Aim of the exercise → From the first line of the data through the line containing "export CORE_MARGIN = 2", return each line exactly.

Material for this exercise →
$ cat config.mk
export PLATFORM = sky130hd
export DESIGN_NAME = interrupt_accept_sequencer
export DESIGN_NICKNAME = d
export VERILOG_FILES = /design/src/rtl/interrupt_accept_sequencer.sv
export SDC_FILE = /design/constraint.sdc
export NUM_CORES = 1
export LEC_CHECK = 0
export ABC_AREA = 0
export BUFFER_PORTS_ARGS = -buffer_cell sky130_fd_sc_hd__buf_2
export CORE_MARGIN = 2
export CORE_UTILIZATION = 26
export DETAILED_ROUTE_END_ITERATION = 7
export GPL_TIMING_DRIVEN = 1
export PLACE_DENSITY = 0.47
export SLEW_MARGIN = 20
export SYNTH_ARGS = -nofsm -noshare
export SYNTH_HDL_FRONTEND = slang
export SYNTH_SLANG_ARGS = --single-unit
$ cat constraint.sdc
create_clock -name clk -period 6.3 [get_ports clk]
set_input_delay 0.63 -clock clk [delete_from_list [all_inputs] [get_ports clk]]
set_output_delay 0.63 -clock clk [all_outputs]
set_load 0.02 [all_outputs]
$ cat src/rtl/interrupt_accept_sequencer.sv
// rtl/interrupt_accept_sequencer.sv - interrupt acceptance, stacking and vector fetch sequencer
// Optional bus-ack watchdog enabled by defining INT_SEQ_WDOG_EN.
module interrupt_accept_sequencer #(
  parameter int                ADDR_W      = 24,
  parameter logic [ADDR_W-1:0] VEC_BASE    = '0,
  parameter int                VEC_SHIFT   = 2,
  parameter int                WDOG_CYCLES = 255
) (
  input  logic              clk,
  input  logic              rst_n,
  input  logic              interrupt_request,
  input  logic [7:0]        vector_number,
  input  logic              NMI_req,
  input  logic [2:0]        int_level,
  input  logic              INTM0,
  input  logic              INTM1,
  input  logic              I_bit,
  input  logic              inst_boundary,
  input  logic [23:0]       pc_in,
  input  logic [7:0]        ccr_in,
  input  logic [7:0]        exr_in,
  input  logic [ADDR_W-1:0] sp_in,
  input  logic              mem_ack,
  input  logic [15:0]       mem_rdata,
  output logic              int_ack,
  output logic [7:0]        ack_vector,
  output logic              busy,
  output logic              mem_req,
  output logic              mem_we,
  output logic [ADDR_W-1:0] mem_addr,
  output logic [15:0]       mem_wdata,
  output logic [ADDR_W-1:0] sp_out,
  output logic [23:0]       pc_out,
  output logic              load,
  output logic              I_set,
  output logic [2:0]        exr_mask_out,
  output logic              seq_error
);

  typedef enum logic [2:0] {
    S_IDLE, S_ACK, S_PUSH_EXR, S_PUSH_PCL, S_PUSH_PCH, S_FETCH_H, S_FETCH_L, S_UPDATE
  } state_t;

  localparam logic [ADDR_W-1:0] WORD_BYTES = ADDR_W'(2);
  localparam logic [7:0]        NMI_VECTOR = 8'd7;
  localparam logic [2:0]        NMI_LEVEL  = 3'd7;

  state_t            state_q, state_d;
  logic [7:0]        vec_q, vec_d;
  logic [2:0]        lvl_q, lvl_d;
  logic              mode2_q, mode2_d;
  logic [23:0]       pc_q, pc_d;
  logic [7:0]        ccr_q, ccr_d;
  logic [7:0]        exr_q, exr_d;
  logic [ADDR_W-1:0] sp_cur_q, sp_cur_d;
  logic [7:0]        vec_hi_q, vec_hi_d;
  logic              int_ack_q, int_ack_d;
  logic [7:0]        ack_vector_q, ack_vector_d;
  logic              busy_q, busy_d;
  logic              mem_req_q, mem_req_d;
  logic              mem_we_q, mem_we_d;
  logic [ADDR_W-1:0] mem_addr_q, mem_addr_d;
  logic [15:0]       mem_wdata_q, mem_wdata_d;
  logic [ADDR_W-1:0] sp_out_q, sp_out_d;
  logic [23:0]       pc_out_q, pc_out_d;
  logic              load_q, load_d;
  logic              i_set_q, i_set_d;
  logic [2:0]        exr_mask_q, exr_mask_d;

  logic              accept;
  logic              xfer_done;
  logic [ADDR_W-1:0] vec_addr;
  logic [ADDR_W-1:0] sp_next;

  // Acceptance window: NMI always wins; maskable requests need mode 0 with I clear, or mode 2.
  assign accept    = inst_boundary &
                     (NMI_req | (interrupt_request & ~INTM0 & (INTM1 | ~I_bit)));
  assign xfer_done = mem_req_q & mem_ack;
  assign vec_addr  = VEC_BASE + (ADDR_W'(vec_q) << VEC_SHIFT);
  assign sp_next   = sp_cur_q - WORD_BYTES;

`ifdef INT_SEQ_WDOG_EN
  logic [15:0] wdog_q, wdog_d;
  logic        seq_error_q, seq_error_d;
`endif

  // Next-state and next-output computation for the whole acceptance sequence.
  always_comb begin
    state_d      = state_q;
    vec_d        = vec_q;
    lvl_d        = lvl_q;
    mode2_d      = mode2_q;
    pc_d         = pc_q;
    ccr_d        = ccr_q;
    exr_d        = exr_q;
    sp_cur_d     = sp_cur_q;
    vec_hi_d     = vec_hi_q;
    int_ack_d    = 1'b0;
    ack_vector_d = ack_vector_q;
    busy_d       = busy_q;
    mem_req_d    = mem_req_q;
    mem_we_d     = mem_we_q;
    mem_addr_d   = mem_addr_q;
    mem_wdata_d  = mem_wdata_q;
    sp_out_d     = sp_out_q;
    pc_out_d     = pc_out_q;
    load_d       = 1'b0;
    i_set_d      = i_set_q;
    exr_mask_d   = exr_mask_q;
`ifdef INT_SEQ_WDOG_EN
    wdog_d       = wdog_q;
    seq_error_d  = 1'b0;
`endif

    case (state_q)
      S_IDLE: begin
        if (accept) begin
          vec_d        = NMI_req ? NMI_VECTOR : vector_number;
          lvl_d        = NMI_req ? NMI_LEVEL : int_level;
          mode2_d      = INTM1;
          pc_d         = pc_in;
          ccr_d        = ccr_in;
          exr_d        = exr_in;
          sp_cur_d     = sp_in;
          int_ack_d    = 1'b1;
          ack_vector_d = NMI_req ? NMI_VECTOR : vector_number;
          busy_d       = 1'b1;
          state_d      = S_ACK;
        end
      end

      S_ACK: begin
        // First push; EXR goes first in mode 2, otherwise PC low word.
        mem_req_d  = 1'b1;
        mem_we_d   = 1'b1;
        mem_addr_d = sp_next;
        sp_cur_d   = sp_next;
        if (mode2_q) begin
          mem_wdata_d = {8'h00, exr_q};
          state_d     = S_PUSH_EXR;
        end else begin
          mem_wdata_d = pc_q[15:0];
          state_d     = S_PUSH_PCL;
        end
      end

      S_PUSH_EXR: begin
        if (xfer_done) begin
          mem_addr_d  = sp_next;
          sp_cur_d    = sp_next;
          mem_wdata_d = pc_q[15:0];
          state_d     = S_PUSH_PCL;
        end
      end

      S_PUSH_PCL: begin
        if (xfer_done) begin
          mem_addr_d  = sp_next;
          sp_cur_d    = sp_next;
          mem_wdata_d = {ccr_q, pc_q[23:16]};
          state_d     = S_PUSH_PCH;
        end
      end

      S_PUSH_PCH: begin
        if (xfer_done) begin
          mem_we_d    = 1'b0;
          mem_addr_d  = vec_addr;
          mem_wdata_d = 16'h0000;
          state_d     = S_FETCH_H;
        end
      end

      S_FETCH_H: begin
        if (xfer_done) begin
          // Only the low byte of the high vector word forms PC[23:16].
          vec_hi_d   = mem_rdata[7:0];
          mem_addr_d = vec_addr + WORD_BYTES;
          state_d    = S_FETCH_L;
        end
      end

      S_FETCH_L: begin
        if (xfer_done) begin
          mem_req_d  = 1'b0;
          pc_out_d   = {vec_hi_q, mem_rdata};
          sp_out_d   = sp_cur_q;
          load_d     = 1'b1;
          i_set_d    = ~mode2_q;
          exr_mask_d = mode2_q ? lvl_q : exr_q[2:0];
          state_d    = S_UPDATE;
        end
      end

      S_UPDATE: begin
        busy_d  = 1'b0;
        i_set_d = 1'b0;
        state_d = S_IDLE;
      end

      default: begin
        state_d   = S_IDLE;
        busy_d    = 1'b0;
        mem_req_d = 1'b0;
        mem_we_d  = 1'b0;
      end
    endcase

`ifdef INT_SEQ_WDOG_EN
    // Each transfer gets WDOG_CYCLES unacknowledged cycles before the sequence is abandoned.
    if (mem_req_q) begin
      if (mem_ack) begin
        wdog_d = '0;
      end else if (wdog_q == 16'(WDOG_CYCLES - 1)) begin
        wdog_d      = '0;
        state_d     = S_IDLE;
        busy_d      = 1'b0;
        mem_req_d   = 1'b0;
        mem_we_d    = 1'b0;
        load_d      = 1'b0;
        i_set_d     = 1'b0;
        seq_error_d = 1'b1;
      end else begin
        wdog_d = wdog_q + 16'd1;
      end
    end else begin
      wdog_d = '0;
    end
`endif
  end

  // State and registered outputs; reset abandons any partially stacked frame.
  always_ff @(posedge clk) begin
    if (!rst_n) begin
      state_q      <= S_IDLE;
      vec_q        <= '0;
      lvl_q        <= '0;
      mode2_q      <= 1'b0;
      pc_q         <= '0;
      ccr_q        <= '0;
      exr_q        <= '0;
      sp_cur_q     <= '0;
      vec_hi_q     <= '0;
      int_ack_q    <= 1'b0;
      ack_vector_q <= '0;
      busy_q       <= 1'b0;
      mem_req_q    <= 1'b0;
      mem_we_q     <= 1'b0;
      mem_addr_q   <= '0;
      mem_wdata_q  <= '0;
      sp_out_q     <= '0;
      pc_out_q     <= '0;
      load_q       <= 1'b0;
      i_set_q      <= 1'b0;
      exr_mask_q   <= '0;
`ifdef INT_SEQ_WDOG_EN
      wdog_q       <= '0;
      seq_error_q  <= 1'b0;
`endif
    end else begin
      state_q      <= state_d;
      vec_q        <= vec_d;
      lvl_q        <= lvl_d;
      mode2_q      <= mode2_d;
      pc_q         <= pc_d;
      ccr_q        <= ccr_d;
      exr_q        <= exr_d;
      sp_cur_q     <= sp_cur_d;
      vec_hi_q     <= vec_hi_d;
      int_ack_q    <= int_ack_d;
      ack_vector_q <= ack_vector_d;
      busy_q       <= busy_d;
      mem_req_q    <= mem_req_d;
      mem_we_q     <= mem_we_d;
      mem_addr_q   <= mem_addr_d;
      mem_wdata_q  <= mem_wdata_d;
      sp_out_q     <= sp_out_d;
      pc_out_q     <= pc_out_d;
      load_q       <= load_d;
      i_set_q      <= i_set_d;
      exr_mask_q   <= exr_mask_d;
`ifdef INT_SEQ_WDOG_EN
      wdog_q       <= wdog_d;
      seq_error_q  <= seq_error_d;
`endif
    end
  end

  assign int_ack      = int_ack_q;
  assign ack_vector   = ack_vector_q;
  assign busy         = busy_q;
  assign mem_req      = mem_req_q;
  assign mem_we       = mem_we_q;
  assign mem_addr     = mem_addr_q;
  assign mem_wdata    = mem_wdata_q;
  assign sp_out       = sp_out_q;
  assign pc_out       = pc_out_q;
  assign load         = load_q;
  assign I_set        = i_set_q;
  assign exr_mask_out = exr_mask_q;

`ifdef INT_SEQ_WDOG_EN
  assign seq_error = seq_error_q;
`else
  // No watchdog: the error pulse can never occur (expression is constant 0).
  assign seq_error = (WDOG_CYCLES < 0);
`endif

endmodule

Reply to the exercise →
$ cat config.mk
export PLATFORM = sky130hd
export DESIGN_NAME = interrupt_accept_sequencer
export DESIGN_NICKNAME = d
export VERILOG_FILES = /design/src/rtl/interrupt_accept_sequencer.sv
export SDC_FILE = /design/constraint.sdc
export NUM_CORES = 1
export LEC_CHECK = 0
export ABC_AREA = 0
export BUFFER_PORTS_ARGS = -buffer_cell sky130_fd_sc_hd__buf_2
export CORE_MARGIN = 2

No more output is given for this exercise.